*What is required*
Using the records below, output the stretch that opens with the line containing "power at 2.07 mW" and closes with the line containing "CP delay: flip-flops", exactly and including both lines, with nothing more.

*** Opening Source information ***

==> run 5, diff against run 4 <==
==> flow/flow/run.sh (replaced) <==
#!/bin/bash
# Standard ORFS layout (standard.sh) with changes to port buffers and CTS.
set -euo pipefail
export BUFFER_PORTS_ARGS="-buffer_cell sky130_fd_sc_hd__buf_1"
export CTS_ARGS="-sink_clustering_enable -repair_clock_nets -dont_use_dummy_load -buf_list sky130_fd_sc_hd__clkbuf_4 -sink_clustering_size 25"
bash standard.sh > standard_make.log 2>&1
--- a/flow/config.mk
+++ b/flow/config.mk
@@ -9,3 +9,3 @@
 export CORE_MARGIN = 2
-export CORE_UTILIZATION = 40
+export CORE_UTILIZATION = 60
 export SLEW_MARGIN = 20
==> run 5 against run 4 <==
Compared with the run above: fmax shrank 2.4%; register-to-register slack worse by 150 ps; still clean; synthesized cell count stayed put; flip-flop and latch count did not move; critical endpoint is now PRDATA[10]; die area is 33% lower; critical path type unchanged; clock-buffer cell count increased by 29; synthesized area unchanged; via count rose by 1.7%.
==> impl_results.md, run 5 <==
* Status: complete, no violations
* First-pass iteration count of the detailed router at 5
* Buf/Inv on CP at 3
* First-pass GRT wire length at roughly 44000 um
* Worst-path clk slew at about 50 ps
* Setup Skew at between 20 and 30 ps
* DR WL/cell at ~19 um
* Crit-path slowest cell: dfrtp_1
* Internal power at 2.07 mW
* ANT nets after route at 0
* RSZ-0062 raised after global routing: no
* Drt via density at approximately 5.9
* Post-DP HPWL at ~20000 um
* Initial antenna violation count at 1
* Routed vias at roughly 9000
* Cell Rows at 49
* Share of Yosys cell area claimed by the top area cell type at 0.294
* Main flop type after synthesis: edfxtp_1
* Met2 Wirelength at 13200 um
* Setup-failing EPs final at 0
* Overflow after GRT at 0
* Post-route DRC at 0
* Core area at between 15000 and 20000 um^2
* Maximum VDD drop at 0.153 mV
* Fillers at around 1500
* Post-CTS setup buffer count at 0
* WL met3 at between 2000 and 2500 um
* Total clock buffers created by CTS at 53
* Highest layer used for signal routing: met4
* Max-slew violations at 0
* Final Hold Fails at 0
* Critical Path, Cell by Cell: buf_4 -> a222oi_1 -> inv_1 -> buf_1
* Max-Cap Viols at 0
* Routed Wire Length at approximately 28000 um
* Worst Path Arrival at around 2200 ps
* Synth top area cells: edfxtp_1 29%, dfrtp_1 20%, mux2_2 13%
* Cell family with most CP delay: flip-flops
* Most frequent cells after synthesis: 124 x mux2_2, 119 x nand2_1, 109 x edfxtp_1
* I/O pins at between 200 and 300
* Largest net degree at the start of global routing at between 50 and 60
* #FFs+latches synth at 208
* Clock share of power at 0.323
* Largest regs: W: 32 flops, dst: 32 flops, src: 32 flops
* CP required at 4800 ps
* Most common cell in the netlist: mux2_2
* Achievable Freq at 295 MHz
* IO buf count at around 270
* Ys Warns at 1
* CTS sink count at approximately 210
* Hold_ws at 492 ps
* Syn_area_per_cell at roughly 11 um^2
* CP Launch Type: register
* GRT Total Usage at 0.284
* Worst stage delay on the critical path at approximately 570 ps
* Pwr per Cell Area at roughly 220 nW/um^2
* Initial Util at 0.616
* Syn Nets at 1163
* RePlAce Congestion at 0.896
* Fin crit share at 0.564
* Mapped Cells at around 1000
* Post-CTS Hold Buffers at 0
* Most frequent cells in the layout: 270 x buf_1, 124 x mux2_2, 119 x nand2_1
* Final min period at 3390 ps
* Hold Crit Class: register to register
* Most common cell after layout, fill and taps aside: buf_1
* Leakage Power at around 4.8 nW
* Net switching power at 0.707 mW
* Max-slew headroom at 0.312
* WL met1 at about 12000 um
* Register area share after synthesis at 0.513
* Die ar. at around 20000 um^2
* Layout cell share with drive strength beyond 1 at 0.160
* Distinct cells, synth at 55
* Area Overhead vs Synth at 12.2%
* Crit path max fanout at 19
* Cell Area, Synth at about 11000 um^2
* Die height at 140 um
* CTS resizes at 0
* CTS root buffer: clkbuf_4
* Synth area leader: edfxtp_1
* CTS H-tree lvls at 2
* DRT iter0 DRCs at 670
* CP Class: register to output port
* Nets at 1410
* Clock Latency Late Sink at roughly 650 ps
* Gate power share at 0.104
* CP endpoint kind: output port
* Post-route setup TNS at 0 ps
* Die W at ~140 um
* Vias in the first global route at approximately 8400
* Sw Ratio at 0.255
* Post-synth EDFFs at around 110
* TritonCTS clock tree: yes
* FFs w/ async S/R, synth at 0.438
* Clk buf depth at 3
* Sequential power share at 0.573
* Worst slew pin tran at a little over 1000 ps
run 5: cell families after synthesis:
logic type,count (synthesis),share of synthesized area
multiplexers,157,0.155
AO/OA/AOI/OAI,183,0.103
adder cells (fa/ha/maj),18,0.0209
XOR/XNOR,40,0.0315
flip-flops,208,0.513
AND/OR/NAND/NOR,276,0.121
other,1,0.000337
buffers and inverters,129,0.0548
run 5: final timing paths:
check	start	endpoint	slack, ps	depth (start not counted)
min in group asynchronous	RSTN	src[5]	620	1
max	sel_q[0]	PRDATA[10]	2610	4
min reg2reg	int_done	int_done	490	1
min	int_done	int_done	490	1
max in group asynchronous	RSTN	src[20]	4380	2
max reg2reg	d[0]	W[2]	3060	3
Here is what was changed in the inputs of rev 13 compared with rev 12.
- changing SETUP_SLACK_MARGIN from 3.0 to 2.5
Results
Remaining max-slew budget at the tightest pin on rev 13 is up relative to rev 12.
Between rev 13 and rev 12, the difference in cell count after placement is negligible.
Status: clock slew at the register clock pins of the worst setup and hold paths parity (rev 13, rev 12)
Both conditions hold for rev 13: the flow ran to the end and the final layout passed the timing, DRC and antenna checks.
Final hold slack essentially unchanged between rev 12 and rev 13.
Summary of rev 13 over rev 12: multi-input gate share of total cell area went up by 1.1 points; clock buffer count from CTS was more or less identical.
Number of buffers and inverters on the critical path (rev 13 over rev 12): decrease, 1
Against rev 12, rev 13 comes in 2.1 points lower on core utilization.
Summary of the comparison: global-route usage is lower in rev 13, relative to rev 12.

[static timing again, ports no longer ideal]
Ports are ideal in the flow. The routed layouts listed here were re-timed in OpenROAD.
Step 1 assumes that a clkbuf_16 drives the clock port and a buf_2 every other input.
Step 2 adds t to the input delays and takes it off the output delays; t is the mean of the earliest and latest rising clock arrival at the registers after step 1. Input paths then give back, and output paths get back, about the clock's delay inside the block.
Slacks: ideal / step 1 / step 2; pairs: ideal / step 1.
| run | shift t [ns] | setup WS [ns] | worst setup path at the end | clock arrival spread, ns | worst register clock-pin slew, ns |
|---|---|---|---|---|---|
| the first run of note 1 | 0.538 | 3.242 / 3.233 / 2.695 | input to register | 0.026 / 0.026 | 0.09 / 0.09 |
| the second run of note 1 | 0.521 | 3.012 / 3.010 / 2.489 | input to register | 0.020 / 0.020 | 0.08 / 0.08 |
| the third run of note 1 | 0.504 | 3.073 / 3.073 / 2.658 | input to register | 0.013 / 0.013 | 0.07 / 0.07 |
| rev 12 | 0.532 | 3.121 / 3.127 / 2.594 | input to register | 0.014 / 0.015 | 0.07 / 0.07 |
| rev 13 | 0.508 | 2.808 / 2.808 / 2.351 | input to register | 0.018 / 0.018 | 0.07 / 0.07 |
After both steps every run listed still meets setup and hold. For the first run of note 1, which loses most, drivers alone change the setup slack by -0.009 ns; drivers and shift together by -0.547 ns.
This is an optimization exercise on Yosys and OpenROAD, whose aim is small area and a short achievable clock period, not a production implementation. Only simulation tests tie the RTL to the original design; equivalence was not proved. Power figures rest on the tool's default switching activity, not on a simulated workload.

File: flow/run.sh
#!/bin/bash
# synth_recipe.tcl (not shown) runs the flow's synth.tcl, then flattens the netlist and writes it again
# the make line also repeats each setting of config.mk as NAME=value (left out here)
make -C /OpenROAD-flow-scripts/flow DESIGN_CONFIG=/design/flow/config.mk WORK_HOME=/design/flow/orfs CLKGATE_MAP_FILE= SYNTH_SCRIPT=/design/flow/synth_recipe.tcl finish
File: flow/config.mk
export PLATFORM = sky130hd
export DESIGN_NAME = xillybus_apfifo_bridge
export DESIGN_NICKNAME = xillybus_apfifo_bridge
export VERILOG_FILES = /design/flow/design.v
export SDC_FILE = /design/flow/constraint.sdc
export NUM_CORES = 4
export LEC_CHECK = 0
export CAP_MARGIN = 20
export CORE_MARGIN = 2
export CORE_UTILIZATION = 40
export SLEW_MARGIN = 20
File: flow/constraint.sdc
create_clock -name core_clock -period 5.0 [get_ports {bus_clk}]
set_input_delay 1.0000 -clock core_clock [delete_from_list [all_inputs] [get_ports {bus_clk}]]
set_output_delay 1.0000 -clock core_clock [all_outputs]
set_load 0.01 [all_outputs]
Background: an optimization exercise with open tools, aiming at small area, a short achievable clock period and few clock cycles per item. Do not read the settings as production practice.
At most, simulation tests tie the RTL to the original design; equivalence was not proved.
Power is estimated from default activity; no workload was simulated.

## run a
==> flow/design.v <==
package tgarle_pkg;
  localparam logic [1:0] KIND_HEADER      = 2'd0;
  localparam logic [1:0] KIND_RUN         = 2'd1;
  localparam logic [1:0] KIND_BAD_TYPE    = 2'd2;
  localparam logic [1:0] KIND_UNSUPPORTED = 2'd3;
  localparam logic [7:0] TYPE_TRUECOLOUR = 8'd2;
  localparam logic [7:0] TYPE_RLE        = 8'd10;
  localparam logic [7:0] DEPTH_24        = 8'd24;
  localparam logic [7:0] DEPTH_32        = 8'd32;
  localparam logic [7:0] OPAQUE_ALPHA   = 8'hff;
endpackage
module tgarle_row_div (
  input  logic [4:0]  rem_in,      
  input  logic [1:0]  bits_in,     
  input  logic [6:0]  w_low,       
  input  logic [8:0]  w_three,     
  input  logic        w_big,       
  input  logic [1:0]  dcap_in,
  input  logic [1:0]  row_bits,    
  input  logic        last,        
  output logic [6:0]  rem_out,
  output logic [1:0]  q_out,
  output logic [1:0]  dcap_out
);
  logic [6:0] x;
  logic [7:0] d1;
  logic [8:0] d2;
  logic [9:0] d3;
  logic       ge1, ge2, ge3;
  logic       take1, take2;
  logic [1:0] da1, dm, da2;
  assign x  = {rem_in, bits_in};
  assign d1 = {1'b0, x} - {1'b0, w_low};
  assign d2 = {2'b00, x} - {1'b0, w_low, 1'b0};
  assign d3 = {3'b000, x} - {1'b0, w_three};
  assign ge1 = !w_big && !d1[7];
  assign ge2 = !w_big && !d2[8];
  assign ge3 = !w_big && !d3[9];
  assign take1 = ge2 && (dcap_in != 2'd0);
  assign da1   = dcap_in - {1'b0, take1};
  assign dm    = (da1 != 2'd0) ? 2'd2 : {1'b0, row_bits[1]};
  assign take2 = (take1 ? ge3 : ge1) && (dm != 2'd0);
  assign da2   = dm - {1'b0, take2};
  assign dcap_out = last ? da2 : ((da2 != 2'd0) ? 2'd2 : {1'b0, row_bits[0]});
  assign q_out = {take1, take2};
  always_comb begin
    case ({take1, take2})
      2'b00:   rem_out = x;
      2'b01:   rem_out = d1[6:0];
      2'b10:   rem_out = d2[6:0];
      default: rem_out = d3[6:0];
    endcase
  end
endmodule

*** Closing Source information ***

*Response to this task*
* Internal power at 2.07 mW
* ANT nets after route at 0
* RSZ-0062 raised after global routing: no
* Drt via density at approximately 5.9
* Post-DP HPWL at ~20000 um
* Initial antenna violation count at 1
* Routed vias at roughly 9000
* Cell Rows at 49
* Share of Yosys cell area claimed by the top area cell type at 0.294
* Main flop type after synthesis: edfxtp_1
* Met2 Wirelength at 13200 um
* Setup-failing EPs final at 0
* Overflow after GRT at 0
* Post-route DRC at 0
* Core area at between 15000 and 20000 um^2
* Maximum VDD drop at 0.153 mV
* Fillers at around 1500
* Post-CTS setup buffer count at 0
* WL met3 at between 2000 and 2500 um
* Total clock buffers created by CTS at 53
* Highest layer used for signal routing: met4
* Max-slew violations at 0
* Final Hold Fails at 0
* Critical Path, Cell by Cell: buf_4 -> a222oi_1 -> inv_1 -> buf_1
* Max-Cap Viols at 0
* Routed Wire Length at approximately 28000 um
* Worst Path Arrival at around 2200 ps
* Synth top area cells: edfxtp_1 29%, dfrtp_1 20%, mux2_2 13%
* Cell family with most CP delay: flip-flops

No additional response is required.